Would you reproduce exactly the lines below from the one holding "cap_violations = 0" through the one holding "[worst paths after layout]", inclusive, and no others?
[DATASET — start]
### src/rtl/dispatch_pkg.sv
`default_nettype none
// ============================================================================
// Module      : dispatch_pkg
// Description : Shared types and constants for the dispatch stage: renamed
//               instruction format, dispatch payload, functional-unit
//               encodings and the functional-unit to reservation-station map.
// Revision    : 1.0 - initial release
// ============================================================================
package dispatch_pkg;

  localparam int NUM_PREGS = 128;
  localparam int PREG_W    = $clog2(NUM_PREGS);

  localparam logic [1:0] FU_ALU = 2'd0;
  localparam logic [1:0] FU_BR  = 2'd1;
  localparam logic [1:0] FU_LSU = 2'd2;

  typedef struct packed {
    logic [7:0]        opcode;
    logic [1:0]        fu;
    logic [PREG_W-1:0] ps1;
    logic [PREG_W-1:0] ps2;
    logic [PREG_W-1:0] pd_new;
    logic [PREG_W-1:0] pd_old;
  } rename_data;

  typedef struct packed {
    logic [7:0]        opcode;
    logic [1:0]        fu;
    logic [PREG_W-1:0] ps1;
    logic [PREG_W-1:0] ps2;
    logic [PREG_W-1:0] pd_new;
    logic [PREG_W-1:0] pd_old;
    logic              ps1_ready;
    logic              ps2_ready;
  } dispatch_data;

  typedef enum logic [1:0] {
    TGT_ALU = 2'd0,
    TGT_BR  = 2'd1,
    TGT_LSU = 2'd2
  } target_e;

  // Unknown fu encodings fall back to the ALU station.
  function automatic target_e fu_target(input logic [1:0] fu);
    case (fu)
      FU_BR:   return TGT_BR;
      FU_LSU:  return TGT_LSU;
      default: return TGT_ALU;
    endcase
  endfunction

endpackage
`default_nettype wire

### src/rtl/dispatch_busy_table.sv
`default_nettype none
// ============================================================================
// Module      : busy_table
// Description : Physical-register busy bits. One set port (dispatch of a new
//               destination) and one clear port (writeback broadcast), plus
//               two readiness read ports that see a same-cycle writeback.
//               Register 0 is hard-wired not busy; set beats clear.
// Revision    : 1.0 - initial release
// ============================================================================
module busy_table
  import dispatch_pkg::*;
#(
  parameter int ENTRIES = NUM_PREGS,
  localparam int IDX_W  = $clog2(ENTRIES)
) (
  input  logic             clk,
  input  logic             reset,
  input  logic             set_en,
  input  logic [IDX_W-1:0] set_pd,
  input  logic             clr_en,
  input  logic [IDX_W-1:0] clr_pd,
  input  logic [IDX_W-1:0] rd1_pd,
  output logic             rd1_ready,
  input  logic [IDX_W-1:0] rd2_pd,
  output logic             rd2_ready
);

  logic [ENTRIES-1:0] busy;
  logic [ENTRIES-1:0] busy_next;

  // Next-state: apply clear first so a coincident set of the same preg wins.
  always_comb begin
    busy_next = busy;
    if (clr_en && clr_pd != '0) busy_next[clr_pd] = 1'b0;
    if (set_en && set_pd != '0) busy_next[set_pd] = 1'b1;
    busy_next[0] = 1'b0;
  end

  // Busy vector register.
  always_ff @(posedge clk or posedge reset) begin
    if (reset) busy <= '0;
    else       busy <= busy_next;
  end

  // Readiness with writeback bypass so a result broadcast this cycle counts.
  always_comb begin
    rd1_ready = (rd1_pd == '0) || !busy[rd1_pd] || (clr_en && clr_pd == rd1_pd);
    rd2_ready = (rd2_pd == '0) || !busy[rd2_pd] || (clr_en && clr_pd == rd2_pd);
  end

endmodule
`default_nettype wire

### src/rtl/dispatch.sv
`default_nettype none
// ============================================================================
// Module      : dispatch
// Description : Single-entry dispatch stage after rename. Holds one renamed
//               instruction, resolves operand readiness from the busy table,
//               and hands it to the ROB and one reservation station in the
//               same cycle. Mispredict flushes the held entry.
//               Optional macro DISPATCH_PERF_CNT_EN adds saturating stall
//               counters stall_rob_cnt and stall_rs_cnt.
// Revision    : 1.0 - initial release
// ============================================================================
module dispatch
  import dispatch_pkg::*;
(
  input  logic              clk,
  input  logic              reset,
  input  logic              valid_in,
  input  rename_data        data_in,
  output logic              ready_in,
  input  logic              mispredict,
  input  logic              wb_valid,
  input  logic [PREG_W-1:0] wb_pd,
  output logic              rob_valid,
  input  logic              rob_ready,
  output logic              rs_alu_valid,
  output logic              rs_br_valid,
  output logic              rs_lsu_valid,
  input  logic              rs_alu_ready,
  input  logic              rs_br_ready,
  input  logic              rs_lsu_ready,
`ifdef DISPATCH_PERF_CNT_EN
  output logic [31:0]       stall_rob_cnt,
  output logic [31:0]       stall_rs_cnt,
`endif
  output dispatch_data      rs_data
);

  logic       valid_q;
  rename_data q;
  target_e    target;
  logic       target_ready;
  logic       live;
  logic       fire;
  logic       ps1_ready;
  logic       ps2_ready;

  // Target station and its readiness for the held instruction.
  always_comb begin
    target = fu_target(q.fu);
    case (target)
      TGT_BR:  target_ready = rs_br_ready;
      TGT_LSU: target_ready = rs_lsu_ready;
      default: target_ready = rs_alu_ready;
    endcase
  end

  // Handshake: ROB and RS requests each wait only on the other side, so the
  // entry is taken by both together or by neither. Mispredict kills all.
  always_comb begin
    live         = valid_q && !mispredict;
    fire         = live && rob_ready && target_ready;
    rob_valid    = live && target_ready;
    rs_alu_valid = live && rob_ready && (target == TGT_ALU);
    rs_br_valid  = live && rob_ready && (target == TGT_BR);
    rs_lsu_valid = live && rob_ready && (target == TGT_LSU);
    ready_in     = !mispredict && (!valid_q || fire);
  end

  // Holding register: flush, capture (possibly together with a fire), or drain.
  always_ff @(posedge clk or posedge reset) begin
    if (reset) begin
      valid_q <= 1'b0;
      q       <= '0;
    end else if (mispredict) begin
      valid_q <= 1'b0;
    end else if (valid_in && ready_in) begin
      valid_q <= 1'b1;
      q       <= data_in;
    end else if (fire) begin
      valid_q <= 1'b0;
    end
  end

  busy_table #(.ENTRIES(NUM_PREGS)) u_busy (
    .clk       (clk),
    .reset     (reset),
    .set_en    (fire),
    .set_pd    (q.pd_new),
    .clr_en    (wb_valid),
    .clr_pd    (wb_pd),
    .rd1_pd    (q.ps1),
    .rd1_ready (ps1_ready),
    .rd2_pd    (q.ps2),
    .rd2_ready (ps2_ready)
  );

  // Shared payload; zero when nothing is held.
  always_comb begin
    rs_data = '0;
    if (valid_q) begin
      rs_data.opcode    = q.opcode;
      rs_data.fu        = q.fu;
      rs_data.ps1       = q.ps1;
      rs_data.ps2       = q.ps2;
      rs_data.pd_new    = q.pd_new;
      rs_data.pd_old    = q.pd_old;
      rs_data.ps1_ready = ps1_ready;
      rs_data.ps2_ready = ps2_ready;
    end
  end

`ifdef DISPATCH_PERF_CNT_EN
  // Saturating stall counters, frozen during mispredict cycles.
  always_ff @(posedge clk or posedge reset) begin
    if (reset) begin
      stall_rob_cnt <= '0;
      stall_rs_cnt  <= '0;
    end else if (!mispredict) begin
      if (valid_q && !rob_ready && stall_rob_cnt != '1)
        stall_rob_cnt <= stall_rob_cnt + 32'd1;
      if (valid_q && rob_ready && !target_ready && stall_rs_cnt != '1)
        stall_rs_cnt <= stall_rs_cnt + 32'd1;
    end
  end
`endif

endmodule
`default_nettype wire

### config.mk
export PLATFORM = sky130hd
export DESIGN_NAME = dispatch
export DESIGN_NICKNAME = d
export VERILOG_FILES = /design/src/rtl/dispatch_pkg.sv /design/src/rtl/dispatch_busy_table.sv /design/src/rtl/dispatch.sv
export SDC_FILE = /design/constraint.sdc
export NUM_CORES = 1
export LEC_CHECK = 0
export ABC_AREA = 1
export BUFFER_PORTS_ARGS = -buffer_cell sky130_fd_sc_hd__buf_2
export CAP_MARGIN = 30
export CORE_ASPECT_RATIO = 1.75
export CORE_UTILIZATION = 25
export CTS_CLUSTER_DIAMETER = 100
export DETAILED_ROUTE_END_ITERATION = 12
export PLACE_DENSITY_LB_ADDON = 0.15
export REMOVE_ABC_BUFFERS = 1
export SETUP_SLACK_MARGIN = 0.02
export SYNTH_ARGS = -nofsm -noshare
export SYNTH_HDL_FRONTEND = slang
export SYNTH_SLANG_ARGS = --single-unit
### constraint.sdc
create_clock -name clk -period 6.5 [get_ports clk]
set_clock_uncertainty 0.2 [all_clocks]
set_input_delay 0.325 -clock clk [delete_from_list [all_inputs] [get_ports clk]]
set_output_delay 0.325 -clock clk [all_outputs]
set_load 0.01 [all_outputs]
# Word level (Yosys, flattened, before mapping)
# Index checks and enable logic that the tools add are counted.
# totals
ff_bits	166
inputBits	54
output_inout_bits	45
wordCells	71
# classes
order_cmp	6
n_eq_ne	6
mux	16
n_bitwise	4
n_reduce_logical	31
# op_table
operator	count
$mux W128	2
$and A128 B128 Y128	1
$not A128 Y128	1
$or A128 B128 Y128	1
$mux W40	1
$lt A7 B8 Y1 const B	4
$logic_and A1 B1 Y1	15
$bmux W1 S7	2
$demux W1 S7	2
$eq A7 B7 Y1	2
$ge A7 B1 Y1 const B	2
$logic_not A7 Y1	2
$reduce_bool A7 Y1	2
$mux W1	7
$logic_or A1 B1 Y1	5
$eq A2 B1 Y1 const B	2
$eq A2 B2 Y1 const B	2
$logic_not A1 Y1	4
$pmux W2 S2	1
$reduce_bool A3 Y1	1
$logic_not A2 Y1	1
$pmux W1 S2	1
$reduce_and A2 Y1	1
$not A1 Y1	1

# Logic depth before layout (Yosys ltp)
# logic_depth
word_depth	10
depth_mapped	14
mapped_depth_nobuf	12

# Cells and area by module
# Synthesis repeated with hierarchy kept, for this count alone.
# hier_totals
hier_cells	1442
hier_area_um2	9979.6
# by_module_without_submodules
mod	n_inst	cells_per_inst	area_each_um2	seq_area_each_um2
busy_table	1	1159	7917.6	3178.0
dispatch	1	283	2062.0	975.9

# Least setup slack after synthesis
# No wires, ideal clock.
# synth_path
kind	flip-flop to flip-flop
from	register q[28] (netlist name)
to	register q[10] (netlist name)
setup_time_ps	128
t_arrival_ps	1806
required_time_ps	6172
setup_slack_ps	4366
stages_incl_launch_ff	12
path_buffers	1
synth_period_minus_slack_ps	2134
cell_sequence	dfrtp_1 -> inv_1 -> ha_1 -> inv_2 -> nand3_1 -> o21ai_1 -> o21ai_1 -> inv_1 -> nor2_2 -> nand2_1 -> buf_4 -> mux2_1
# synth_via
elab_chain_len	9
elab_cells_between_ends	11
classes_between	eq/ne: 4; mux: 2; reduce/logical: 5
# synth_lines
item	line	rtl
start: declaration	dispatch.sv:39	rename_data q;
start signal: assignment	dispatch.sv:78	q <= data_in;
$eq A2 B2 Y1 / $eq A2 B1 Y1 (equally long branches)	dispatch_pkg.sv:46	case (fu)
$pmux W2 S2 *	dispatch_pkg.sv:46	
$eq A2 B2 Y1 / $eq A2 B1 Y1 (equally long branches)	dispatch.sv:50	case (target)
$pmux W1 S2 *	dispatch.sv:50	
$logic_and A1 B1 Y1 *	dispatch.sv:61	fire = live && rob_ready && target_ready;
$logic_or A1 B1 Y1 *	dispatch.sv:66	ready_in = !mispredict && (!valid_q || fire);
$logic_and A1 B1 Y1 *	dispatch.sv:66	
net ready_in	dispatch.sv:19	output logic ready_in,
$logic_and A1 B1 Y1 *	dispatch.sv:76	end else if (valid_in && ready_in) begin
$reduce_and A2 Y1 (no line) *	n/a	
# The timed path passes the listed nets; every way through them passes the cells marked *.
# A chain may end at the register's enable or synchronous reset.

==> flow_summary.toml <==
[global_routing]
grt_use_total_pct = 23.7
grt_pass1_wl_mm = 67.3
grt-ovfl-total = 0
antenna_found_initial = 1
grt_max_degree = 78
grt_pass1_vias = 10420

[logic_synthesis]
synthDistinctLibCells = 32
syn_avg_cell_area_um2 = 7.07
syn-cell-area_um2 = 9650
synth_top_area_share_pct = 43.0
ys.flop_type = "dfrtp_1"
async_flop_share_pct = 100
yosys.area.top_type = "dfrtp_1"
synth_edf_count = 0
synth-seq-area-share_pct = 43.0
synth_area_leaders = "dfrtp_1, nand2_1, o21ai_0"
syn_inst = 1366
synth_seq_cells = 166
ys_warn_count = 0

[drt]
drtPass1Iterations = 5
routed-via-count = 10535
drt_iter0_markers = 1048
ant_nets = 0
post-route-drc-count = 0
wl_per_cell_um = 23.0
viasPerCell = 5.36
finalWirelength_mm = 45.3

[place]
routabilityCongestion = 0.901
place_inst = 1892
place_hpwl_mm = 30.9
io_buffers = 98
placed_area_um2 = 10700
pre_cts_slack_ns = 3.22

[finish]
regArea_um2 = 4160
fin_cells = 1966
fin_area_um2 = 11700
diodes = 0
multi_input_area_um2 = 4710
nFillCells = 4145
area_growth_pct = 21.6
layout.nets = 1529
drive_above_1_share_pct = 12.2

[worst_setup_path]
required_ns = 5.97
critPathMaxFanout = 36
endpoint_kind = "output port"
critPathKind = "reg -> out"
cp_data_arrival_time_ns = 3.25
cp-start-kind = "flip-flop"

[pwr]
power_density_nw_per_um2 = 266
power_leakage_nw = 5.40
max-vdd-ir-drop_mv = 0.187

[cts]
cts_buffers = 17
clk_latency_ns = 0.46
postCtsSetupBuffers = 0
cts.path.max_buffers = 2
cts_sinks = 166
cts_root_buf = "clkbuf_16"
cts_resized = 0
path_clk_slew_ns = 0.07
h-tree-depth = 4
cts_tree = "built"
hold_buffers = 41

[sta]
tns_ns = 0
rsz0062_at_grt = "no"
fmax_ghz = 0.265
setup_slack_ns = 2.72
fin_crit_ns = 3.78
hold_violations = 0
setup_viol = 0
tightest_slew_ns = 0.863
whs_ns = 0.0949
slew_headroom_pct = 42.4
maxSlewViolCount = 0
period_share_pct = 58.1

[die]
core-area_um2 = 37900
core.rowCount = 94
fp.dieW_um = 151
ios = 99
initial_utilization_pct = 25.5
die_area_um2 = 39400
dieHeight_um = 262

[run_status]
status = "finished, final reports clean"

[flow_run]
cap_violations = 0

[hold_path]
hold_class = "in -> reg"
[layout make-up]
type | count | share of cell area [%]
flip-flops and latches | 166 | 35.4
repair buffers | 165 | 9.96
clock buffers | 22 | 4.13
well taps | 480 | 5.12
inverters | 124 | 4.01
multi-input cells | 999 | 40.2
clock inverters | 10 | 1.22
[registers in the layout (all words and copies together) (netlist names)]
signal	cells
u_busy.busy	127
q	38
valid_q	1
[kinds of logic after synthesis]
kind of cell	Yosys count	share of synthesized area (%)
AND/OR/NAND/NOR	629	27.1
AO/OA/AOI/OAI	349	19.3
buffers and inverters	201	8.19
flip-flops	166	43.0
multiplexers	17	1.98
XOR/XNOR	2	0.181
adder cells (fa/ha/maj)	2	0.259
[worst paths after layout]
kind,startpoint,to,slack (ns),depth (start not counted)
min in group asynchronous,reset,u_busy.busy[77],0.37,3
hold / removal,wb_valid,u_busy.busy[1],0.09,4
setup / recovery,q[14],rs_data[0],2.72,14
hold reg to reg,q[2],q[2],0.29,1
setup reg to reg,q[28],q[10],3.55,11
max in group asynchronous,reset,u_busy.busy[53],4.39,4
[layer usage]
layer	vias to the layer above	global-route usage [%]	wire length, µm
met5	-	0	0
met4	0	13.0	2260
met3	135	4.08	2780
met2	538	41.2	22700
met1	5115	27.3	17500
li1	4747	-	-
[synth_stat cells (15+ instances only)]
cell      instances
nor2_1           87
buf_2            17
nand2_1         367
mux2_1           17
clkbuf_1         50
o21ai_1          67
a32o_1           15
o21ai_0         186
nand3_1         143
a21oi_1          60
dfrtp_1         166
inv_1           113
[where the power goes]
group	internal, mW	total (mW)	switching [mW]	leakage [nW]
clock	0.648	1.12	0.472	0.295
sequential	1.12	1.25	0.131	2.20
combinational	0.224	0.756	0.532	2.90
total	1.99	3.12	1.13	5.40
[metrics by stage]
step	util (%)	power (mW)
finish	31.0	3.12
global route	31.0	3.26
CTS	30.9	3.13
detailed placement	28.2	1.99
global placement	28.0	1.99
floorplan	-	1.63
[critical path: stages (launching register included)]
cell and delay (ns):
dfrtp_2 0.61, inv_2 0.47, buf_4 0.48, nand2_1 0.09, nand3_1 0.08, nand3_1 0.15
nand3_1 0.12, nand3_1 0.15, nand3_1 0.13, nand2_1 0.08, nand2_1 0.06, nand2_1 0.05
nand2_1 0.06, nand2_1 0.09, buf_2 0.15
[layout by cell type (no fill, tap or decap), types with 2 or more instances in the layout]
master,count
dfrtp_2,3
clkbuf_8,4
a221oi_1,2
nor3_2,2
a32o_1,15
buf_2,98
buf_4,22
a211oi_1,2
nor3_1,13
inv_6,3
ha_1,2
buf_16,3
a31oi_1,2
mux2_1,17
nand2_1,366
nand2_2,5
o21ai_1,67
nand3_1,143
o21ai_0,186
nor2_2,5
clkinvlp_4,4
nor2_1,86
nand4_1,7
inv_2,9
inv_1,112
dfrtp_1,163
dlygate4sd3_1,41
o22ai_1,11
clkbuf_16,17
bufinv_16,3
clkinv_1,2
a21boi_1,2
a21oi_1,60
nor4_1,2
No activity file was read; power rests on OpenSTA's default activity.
[DATASET — finish]
[DATASET — start]
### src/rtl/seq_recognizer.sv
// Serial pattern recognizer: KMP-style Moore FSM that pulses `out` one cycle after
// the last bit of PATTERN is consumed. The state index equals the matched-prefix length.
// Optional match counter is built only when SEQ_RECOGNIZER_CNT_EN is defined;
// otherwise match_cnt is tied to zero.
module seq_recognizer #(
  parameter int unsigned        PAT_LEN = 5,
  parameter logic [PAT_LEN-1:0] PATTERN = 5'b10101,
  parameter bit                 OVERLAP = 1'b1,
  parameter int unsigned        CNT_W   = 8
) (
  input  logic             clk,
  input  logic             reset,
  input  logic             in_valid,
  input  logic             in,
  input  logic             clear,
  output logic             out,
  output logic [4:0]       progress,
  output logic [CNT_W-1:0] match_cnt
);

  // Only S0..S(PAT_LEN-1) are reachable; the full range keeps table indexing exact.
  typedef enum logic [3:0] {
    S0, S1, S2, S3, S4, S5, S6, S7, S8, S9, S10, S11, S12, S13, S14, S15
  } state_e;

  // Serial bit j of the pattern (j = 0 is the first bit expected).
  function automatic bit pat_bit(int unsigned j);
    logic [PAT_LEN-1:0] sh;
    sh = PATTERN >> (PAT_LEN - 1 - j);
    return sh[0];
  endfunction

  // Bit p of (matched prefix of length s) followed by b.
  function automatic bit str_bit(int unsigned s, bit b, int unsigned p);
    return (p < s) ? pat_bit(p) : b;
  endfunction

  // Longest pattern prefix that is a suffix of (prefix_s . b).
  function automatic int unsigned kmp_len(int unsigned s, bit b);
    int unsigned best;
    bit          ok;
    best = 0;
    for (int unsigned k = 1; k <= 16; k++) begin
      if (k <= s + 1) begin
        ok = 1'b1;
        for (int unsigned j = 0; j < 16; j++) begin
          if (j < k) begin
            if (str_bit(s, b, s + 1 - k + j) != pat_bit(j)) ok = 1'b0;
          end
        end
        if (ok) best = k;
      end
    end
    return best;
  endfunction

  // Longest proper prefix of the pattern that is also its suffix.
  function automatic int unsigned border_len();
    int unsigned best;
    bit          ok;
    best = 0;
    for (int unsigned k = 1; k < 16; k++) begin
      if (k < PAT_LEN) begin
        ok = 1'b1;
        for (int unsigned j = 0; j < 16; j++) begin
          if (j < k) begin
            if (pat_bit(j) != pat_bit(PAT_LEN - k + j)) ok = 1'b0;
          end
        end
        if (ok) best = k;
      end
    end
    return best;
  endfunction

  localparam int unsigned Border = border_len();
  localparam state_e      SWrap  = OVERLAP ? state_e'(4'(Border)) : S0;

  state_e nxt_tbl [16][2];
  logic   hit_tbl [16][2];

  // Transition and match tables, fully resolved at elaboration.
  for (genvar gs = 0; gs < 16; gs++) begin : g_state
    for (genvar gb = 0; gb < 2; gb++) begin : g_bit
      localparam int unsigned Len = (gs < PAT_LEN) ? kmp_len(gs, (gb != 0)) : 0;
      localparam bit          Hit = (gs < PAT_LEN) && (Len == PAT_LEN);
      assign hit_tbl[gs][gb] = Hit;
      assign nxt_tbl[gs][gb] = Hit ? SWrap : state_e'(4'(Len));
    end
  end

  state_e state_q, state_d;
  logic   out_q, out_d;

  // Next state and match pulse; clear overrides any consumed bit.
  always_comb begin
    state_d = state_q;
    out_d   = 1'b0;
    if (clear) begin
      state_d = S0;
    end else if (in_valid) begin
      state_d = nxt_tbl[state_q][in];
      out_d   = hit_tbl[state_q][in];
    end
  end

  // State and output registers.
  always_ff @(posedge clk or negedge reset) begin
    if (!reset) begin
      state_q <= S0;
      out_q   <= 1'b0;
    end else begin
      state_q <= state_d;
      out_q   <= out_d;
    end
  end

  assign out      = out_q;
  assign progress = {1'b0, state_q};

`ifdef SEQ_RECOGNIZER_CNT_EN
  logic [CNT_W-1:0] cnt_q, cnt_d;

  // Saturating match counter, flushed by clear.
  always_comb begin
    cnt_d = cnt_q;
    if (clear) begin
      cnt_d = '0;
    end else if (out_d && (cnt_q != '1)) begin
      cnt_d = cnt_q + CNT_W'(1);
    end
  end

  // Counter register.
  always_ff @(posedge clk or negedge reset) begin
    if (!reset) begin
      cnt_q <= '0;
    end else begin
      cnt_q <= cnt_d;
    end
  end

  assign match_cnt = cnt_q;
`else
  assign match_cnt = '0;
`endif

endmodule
[DATASET — finish]
◆ SOLUTION TO THE PROBLEM
cap_violations = 0

[hold_path]
hold_class = "in -> reg"
[layout make-up]
type | count | share of cell area [%]
flip-flops and latches | 166 | 35.4
repair buffers | 165 | 9.96
clock buffers | 22 | 4.13
well taps | 480 | 5.12
inverters | 124 | 4.01
multi-input cells | 999 | 40.2
clock inverters | 10 | 1.22
[registers in the layout (all words and copies together) (netlist names)]
signal	cells
u_busy.busy	127
q	38
valid_q	1
[kinds of logic after synthesis]
kind of cell	Yosys count	share of synthesized area (%)
AND/OR/NAND/NOR	629	27.1
AO/OA/AOI/OAI	349	19.3
buffers and inverters	201	8.19
flip-flops	166	43.0
multiplexers	17	1.98
XOR/XNOR	2	0.181
adder cells (fa/ha/maj)	2	0.259
[worst paths after layout]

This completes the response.